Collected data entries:
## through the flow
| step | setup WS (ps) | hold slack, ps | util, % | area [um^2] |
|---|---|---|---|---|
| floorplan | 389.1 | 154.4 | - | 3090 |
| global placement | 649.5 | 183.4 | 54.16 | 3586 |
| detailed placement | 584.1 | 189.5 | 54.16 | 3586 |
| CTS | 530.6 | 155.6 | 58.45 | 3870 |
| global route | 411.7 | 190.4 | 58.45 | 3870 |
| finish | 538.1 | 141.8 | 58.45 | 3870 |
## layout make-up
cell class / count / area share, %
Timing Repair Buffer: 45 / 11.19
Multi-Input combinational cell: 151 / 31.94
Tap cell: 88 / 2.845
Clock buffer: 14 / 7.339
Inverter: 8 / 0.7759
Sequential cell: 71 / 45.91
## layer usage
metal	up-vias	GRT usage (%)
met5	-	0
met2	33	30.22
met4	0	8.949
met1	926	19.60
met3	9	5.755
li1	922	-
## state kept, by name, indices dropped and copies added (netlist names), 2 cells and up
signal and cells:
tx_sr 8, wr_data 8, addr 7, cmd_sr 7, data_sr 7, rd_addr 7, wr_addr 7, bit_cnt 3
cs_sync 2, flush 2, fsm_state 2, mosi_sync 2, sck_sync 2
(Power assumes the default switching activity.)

### WORK REQUEST
From the data above, reproduce word for word the lines running from the line with "Tap cell: 88 / 2.845" to the line with "tx_sr 8, wr_data", ends included.

### EXPECTED ANSWER
Tap cell: 88 / 2.845
Clock buffer: 14 / 7.339
Inverter: 8 / 0.7759
Sequential cell: 71 / 45.91
## layer usage
metal	up-vias	GRT usage (%)
met5	-	0
met2	33	30.22
met4	0	8.949
met1	926	19.60
met3	9	5.755
li1	922	-
## state kept, by name, indices dropped and copies added (netlist names), 2 cells and up
signal and cells:
tx_sr 8, wr_data 8, addr 7, cmd_sr 7, data_sr 7, rd_addr 7, wr_addr 7, bit_cnt 3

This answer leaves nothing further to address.